Exercise aim ▸
Exact reproduction required: the lines below from the line with "ant nets at 0" to the line with "at ~0.0011 W", both ends included, and no others.

Dataset records ▸
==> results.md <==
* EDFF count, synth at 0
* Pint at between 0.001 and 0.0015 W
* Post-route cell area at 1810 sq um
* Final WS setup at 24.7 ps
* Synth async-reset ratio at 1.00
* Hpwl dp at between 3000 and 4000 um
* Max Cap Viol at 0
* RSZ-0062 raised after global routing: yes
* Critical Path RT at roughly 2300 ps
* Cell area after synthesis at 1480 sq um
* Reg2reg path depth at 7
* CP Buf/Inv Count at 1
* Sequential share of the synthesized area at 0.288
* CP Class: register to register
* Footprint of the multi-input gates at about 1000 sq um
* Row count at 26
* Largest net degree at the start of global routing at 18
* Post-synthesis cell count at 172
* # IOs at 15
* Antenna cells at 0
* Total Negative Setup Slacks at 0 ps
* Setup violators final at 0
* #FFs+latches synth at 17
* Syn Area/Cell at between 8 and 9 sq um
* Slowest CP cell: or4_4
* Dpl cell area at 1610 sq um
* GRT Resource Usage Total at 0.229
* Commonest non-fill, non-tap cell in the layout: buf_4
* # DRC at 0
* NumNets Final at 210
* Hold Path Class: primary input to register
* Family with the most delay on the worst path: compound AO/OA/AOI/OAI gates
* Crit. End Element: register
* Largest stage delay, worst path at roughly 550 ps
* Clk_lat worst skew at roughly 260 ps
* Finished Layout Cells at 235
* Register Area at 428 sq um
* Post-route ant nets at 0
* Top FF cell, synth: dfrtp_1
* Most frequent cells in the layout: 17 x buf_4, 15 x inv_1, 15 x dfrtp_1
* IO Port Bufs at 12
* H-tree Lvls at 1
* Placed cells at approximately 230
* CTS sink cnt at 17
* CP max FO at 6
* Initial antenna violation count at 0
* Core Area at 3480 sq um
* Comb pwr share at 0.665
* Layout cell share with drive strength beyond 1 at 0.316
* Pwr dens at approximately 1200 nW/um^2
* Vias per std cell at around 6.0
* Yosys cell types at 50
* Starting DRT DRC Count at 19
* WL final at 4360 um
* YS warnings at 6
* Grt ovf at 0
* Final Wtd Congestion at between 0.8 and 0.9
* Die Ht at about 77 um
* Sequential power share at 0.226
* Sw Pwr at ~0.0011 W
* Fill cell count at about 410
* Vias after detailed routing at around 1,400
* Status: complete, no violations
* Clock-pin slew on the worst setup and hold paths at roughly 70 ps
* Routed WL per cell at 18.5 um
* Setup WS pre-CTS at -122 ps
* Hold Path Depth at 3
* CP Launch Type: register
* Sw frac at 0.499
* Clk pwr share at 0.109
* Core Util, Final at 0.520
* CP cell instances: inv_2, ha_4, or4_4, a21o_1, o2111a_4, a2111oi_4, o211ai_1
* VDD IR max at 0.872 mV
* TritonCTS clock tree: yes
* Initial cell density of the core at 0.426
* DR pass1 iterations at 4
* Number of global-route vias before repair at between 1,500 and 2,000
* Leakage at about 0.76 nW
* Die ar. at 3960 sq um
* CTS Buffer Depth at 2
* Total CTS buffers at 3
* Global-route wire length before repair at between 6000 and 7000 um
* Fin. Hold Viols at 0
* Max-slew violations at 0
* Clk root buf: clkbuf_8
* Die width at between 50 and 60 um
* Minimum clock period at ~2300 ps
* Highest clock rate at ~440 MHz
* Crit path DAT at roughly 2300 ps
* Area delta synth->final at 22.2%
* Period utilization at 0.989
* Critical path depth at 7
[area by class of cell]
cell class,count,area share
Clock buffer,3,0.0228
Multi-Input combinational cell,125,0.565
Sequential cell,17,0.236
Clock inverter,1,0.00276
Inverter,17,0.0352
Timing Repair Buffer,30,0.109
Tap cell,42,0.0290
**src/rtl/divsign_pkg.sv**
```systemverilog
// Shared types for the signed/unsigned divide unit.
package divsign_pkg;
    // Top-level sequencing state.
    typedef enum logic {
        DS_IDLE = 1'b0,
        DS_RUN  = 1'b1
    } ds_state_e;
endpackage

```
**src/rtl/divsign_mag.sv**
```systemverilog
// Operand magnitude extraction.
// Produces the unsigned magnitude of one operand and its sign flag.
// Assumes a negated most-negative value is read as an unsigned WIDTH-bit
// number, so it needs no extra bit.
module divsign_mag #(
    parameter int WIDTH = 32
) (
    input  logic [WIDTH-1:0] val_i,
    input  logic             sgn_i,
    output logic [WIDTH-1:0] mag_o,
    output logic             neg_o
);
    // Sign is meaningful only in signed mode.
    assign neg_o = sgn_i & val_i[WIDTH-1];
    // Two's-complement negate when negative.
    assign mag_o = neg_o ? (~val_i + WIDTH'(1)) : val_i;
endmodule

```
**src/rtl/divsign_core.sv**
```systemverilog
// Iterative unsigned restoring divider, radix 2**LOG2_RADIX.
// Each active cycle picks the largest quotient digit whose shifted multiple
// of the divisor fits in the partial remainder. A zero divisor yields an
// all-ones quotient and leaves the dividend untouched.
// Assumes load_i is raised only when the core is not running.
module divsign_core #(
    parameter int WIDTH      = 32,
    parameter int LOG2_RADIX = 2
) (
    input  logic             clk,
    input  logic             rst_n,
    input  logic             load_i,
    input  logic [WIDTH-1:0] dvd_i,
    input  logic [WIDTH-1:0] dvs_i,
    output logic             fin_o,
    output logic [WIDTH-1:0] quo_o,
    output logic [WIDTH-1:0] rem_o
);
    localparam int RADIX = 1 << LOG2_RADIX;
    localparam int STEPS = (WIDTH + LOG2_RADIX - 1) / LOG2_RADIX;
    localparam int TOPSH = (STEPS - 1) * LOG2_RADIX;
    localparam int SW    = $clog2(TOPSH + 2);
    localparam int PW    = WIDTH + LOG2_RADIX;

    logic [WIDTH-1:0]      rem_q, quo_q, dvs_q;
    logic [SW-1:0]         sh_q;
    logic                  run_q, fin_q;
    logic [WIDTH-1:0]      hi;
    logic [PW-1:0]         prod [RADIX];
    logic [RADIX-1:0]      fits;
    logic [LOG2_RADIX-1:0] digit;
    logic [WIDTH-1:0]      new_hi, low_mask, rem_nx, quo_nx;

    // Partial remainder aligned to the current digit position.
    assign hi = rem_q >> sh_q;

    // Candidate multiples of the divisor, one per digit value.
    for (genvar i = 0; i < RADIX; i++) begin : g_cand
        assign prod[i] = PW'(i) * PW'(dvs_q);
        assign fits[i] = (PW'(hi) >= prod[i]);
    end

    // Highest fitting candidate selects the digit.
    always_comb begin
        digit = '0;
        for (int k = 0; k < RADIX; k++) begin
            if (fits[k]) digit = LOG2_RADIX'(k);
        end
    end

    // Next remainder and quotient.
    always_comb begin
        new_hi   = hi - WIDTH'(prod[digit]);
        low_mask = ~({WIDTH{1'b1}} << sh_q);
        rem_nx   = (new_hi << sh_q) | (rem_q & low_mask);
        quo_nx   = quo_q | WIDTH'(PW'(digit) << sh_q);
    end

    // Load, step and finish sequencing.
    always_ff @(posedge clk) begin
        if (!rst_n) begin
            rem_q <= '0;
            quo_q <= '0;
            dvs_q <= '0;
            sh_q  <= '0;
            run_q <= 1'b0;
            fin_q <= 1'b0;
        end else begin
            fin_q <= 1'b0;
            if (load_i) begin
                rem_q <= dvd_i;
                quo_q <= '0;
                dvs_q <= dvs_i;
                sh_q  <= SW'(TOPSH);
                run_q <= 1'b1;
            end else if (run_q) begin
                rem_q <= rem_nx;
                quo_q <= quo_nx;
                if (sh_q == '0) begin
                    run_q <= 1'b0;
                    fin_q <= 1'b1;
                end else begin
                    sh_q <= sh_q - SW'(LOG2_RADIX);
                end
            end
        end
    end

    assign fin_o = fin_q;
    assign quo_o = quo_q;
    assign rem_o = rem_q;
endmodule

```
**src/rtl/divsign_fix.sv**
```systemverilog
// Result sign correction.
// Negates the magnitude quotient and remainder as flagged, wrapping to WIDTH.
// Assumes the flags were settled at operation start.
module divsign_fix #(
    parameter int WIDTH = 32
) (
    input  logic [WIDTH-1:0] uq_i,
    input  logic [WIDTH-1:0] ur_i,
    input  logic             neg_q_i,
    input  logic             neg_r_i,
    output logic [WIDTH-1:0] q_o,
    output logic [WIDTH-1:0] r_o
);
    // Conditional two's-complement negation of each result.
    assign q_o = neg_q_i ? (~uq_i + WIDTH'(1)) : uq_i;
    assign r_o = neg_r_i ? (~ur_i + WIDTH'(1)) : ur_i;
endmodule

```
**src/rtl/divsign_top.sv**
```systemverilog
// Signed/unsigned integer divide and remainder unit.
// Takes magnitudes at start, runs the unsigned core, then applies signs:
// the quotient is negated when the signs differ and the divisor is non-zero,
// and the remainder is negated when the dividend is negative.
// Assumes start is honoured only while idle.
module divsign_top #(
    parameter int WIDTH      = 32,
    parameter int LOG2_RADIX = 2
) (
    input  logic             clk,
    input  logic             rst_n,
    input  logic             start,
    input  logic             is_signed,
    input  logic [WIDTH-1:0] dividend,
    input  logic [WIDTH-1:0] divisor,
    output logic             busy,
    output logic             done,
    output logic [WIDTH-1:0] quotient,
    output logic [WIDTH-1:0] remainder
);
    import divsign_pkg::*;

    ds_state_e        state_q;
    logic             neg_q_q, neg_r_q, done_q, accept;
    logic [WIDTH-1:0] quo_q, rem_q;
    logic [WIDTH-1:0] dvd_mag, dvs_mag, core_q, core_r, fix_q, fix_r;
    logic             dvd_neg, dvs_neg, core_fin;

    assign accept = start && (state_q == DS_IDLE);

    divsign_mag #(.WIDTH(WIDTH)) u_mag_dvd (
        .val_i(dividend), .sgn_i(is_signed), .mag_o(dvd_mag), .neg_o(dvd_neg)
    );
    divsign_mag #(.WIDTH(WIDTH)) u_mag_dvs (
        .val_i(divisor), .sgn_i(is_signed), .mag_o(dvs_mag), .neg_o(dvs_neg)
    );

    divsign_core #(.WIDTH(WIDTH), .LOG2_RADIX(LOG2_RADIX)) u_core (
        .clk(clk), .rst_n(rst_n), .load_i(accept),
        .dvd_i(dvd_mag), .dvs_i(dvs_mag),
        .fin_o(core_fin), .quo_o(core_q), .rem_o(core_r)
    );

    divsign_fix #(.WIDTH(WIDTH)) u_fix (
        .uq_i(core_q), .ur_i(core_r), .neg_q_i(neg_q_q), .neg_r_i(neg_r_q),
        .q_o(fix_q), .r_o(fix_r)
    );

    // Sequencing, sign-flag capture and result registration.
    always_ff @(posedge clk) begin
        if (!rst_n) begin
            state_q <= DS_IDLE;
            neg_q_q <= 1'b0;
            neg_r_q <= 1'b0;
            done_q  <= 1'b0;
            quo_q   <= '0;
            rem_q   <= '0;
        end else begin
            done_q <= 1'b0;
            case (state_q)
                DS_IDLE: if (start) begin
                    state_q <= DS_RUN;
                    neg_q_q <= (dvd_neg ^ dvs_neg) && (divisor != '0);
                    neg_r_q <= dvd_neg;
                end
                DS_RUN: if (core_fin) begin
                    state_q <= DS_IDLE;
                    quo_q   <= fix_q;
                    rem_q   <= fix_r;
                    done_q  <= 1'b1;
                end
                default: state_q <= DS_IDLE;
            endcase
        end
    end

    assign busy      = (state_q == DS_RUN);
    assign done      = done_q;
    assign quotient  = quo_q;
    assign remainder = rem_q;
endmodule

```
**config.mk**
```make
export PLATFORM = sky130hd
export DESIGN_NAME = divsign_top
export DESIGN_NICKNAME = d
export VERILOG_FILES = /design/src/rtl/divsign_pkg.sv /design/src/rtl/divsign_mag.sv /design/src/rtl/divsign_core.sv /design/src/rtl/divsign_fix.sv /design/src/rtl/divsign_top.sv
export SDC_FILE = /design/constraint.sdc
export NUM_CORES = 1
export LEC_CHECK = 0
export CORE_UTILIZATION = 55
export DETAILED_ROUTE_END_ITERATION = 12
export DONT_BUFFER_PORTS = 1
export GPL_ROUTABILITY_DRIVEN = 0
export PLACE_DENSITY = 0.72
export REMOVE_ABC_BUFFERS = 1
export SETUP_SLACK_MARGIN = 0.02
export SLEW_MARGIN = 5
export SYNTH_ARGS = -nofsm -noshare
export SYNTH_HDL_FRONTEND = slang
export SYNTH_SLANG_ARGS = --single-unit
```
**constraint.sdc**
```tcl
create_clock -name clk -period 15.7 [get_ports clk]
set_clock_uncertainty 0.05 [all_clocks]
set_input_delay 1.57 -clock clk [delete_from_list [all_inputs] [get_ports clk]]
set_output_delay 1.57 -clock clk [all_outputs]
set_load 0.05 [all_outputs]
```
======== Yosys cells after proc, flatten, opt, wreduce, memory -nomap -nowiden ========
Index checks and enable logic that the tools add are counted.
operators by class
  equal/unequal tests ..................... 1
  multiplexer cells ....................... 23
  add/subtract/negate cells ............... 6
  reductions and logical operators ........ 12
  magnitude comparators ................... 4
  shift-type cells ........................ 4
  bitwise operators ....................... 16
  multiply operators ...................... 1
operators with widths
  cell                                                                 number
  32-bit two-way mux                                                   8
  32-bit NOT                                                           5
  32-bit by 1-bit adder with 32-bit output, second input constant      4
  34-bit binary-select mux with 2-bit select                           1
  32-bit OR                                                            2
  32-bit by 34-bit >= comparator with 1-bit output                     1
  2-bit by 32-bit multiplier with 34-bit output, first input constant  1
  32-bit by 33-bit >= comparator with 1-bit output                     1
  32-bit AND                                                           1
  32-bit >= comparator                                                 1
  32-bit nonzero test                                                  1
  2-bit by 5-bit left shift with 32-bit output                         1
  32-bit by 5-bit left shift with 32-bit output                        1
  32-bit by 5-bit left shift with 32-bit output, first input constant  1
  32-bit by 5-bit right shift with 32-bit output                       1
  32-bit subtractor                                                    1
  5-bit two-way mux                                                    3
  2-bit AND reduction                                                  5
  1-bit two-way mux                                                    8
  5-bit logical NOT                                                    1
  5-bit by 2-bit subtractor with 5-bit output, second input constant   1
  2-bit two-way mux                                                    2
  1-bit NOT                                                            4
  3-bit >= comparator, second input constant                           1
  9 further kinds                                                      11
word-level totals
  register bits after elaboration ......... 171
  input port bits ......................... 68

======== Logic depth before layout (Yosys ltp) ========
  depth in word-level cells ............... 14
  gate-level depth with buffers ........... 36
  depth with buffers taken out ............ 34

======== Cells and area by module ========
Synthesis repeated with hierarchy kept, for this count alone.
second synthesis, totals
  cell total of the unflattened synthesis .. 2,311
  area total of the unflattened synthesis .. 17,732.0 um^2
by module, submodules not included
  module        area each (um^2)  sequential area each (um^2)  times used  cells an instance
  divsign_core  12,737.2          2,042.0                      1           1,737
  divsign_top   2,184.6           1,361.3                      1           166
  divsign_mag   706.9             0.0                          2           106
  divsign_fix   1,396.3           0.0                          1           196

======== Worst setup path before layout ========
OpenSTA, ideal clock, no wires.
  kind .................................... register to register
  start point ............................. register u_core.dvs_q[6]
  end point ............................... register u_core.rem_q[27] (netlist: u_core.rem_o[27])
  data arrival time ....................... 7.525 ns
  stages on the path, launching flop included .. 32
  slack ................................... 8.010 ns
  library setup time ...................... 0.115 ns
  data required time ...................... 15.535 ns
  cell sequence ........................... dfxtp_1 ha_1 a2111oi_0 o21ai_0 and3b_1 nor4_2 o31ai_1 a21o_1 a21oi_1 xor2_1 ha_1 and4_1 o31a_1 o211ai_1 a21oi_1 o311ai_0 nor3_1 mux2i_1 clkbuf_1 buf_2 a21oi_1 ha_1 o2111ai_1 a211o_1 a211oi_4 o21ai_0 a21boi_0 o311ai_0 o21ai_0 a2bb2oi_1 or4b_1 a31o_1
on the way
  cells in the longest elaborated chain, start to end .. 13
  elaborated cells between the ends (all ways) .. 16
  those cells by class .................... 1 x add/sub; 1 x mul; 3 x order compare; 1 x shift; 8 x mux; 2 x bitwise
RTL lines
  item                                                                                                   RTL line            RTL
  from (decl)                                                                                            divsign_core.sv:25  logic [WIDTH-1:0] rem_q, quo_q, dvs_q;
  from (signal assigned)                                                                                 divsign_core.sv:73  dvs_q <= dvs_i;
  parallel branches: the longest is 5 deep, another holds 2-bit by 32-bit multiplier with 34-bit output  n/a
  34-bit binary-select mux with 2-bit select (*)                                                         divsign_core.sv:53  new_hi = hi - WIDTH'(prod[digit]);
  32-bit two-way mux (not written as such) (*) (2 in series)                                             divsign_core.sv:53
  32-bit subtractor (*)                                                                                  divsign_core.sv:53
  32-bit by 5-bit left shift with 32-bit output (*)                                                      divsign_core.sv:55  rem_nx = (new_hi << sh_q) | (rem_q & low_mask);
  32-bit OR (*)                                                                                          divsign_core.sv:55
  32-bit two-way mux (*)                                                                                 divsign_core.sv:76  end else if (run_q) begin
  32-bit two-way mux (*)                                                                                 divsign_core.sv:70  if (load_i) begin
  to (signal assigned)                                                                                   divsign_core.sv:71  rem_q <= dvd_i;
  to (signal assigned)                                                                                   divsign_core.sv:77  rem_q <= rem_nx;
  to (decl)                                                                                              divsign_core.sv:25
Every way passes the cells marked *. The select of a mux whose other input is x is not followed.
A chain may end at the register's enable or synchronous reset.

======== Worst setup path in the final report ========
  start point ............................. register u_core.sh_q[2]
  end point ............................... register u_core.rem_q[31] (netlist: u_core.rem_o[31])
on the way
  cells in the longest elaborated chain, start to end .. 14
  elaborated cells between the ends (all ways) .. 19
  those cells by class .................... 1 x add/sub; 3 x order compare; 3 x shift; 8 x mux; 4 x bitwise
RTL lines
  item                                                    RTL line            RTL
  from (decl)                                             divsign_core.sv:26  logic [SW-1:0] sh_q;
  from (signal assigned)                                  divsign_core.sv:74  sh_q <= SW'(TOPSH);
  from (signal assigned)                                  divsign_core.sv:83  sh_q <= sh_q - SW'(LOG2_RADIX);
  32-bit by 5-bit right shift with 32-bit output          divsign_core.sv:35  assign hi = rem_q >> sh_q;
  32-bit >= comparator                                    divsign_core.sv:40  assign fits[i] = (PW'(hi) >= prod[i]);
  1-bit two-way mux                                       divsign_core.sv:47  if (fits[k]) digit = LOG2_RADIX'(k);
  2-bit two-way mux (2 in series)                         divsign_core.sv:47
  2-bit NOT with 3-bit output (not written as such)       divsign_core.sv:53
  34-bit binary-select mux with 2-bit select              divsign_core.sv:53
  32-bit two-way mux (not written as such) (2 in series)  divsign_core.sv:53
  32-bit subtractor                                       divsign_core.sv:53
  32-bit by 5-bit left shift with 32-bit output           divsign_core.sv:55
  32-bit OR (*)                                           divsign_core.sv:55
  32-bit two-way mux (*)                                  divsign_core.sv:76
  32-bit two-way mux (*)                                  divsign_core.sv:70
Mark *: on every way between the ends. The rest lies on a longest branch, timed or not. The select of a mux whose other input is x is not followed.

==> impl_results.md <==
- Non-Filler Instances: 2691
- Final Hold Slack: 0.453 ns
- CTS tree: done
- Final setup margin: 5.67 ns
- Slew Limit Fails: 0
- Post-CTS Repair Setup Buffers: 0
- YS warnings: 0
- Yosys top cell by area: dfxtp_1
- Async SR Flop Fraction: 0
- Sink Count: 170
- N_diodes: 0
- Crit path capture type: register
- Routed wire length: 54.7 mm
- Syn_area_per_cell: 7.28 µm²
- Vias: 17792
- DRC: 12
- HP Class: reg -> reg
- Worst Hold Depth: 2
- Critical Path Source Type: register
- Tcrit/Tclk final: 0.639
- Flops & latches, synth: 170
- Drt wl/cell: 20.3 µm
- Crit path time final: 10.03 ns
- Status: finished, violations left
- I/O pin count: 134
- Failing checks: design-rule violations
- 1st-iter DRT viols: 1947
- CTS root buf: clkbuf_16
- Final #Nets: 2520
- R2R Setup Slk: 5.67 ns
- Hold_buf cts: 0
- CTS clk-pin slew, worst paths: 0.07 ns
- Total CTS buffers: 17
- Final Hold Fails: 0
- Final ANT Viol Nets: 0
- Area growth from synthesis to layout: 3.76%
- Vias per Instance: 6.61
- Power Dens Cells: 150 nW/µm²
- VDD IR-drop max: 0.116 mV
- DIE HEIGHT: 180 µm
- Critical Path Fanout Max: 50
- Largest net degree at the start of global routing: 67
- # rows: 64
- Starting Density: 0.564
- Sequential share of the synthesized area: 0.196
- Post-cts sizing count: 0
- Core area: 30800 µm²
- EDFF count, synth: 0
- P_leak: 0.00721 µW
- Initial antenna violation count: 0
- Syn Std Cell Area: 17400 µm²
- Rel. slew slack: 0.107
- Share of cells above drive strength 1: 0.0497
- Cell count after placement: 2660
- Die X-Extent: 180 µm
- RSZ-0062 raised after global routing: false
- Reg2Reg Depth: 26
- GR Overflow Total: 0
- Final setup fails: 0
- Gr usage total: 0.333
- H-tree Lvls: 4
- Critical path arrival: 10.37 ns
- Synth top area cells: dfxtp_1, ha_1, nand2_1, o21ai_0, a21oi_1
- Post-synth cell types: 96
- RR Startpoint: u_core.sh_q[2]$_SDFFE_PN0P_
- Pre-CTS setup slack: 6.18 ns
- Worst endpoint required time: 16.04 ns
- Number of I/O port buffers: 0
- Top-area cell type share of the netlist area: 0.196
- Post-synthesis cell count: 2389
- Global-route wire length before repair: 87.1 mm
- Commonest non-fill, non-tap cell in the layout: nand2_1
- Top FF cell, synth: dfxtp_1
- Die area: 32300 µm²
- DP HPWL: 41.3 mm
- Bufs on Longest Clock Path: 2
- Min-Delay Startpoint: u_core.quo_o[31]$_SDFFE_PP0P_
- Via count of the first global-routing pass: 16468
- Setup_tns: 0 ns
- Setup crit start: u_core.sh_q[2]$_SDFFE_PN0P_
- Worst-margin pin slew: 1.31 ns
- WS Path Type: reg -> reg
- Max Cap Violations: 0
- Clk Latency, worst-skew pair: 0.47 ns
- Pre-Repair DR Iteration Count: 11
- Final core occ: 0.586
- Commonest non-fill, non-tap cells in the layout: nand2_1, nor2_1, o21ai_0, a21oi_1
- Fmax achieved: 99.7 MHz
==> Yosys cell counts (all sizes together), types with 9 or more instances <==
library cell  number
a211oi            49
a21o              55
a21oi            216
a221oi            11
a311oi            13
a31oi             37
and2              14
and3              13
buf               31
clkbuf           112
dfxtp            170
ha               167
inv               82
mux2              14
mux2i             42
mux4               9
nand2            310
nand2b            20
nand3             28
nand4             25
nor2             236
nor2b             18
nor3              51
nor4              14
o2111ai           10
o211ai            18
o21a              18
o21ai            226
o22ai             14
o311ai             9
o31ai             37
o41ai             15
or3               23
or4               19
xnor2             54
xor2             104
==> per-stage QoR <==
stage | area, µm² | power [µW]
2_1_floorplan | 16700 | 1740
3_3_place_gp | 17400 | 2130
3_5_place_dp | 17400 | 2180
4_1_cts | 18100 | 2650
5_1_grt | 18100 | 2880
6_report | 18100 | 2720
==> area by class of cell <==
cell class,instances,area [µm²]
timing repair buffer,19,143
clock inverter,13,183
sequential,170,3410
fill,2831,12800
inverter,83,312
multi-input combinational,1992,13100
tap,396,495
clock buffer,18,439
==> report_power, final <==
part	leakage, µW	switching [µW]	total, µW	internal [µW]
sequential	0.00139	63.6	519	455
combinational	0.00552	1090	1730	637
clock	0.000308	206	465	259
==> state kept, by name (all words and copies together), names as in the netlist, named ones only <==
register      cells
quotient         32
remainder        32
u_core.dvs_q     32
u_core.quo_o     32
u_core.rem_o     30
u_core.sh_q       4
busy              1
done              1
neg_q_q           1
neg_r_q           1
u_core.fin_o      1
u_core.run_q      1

Task answer ▸
* Post-route ant nets at 0
* Top FF cell, synth: dfrtp_1
* Most frequent cells in the layout: 17 x buf_4, 15 x inv_1, 15 x dfrtp_1
* IO Port Bufs at 12
* H-tree Lvls at 1
* Placed cells at approximately 230
* CTS sink cnt at 17
* CP max FO at 6
* Initial antenna violation count at 0
* Core Area at 3480 sq um
* Comb pwr share at 0.665
* Layout cell share with drive strength beyond 1 at 0.316
* Pwr dens at approximately 1200 nW/um^2
* Vias per std cell at around 6.0
* Yosys cell types at 50
* Starting DRT DRC Count at 19
* WL final at 4360 um
* YS warnings at 6
* Grt ovf at 0
* Final Wtd Congestion at between 0.8 and 0.9
* Die Ht at about 77 um
* Sequential power share at 0.226
* Sw Pwr at ~0.0011 W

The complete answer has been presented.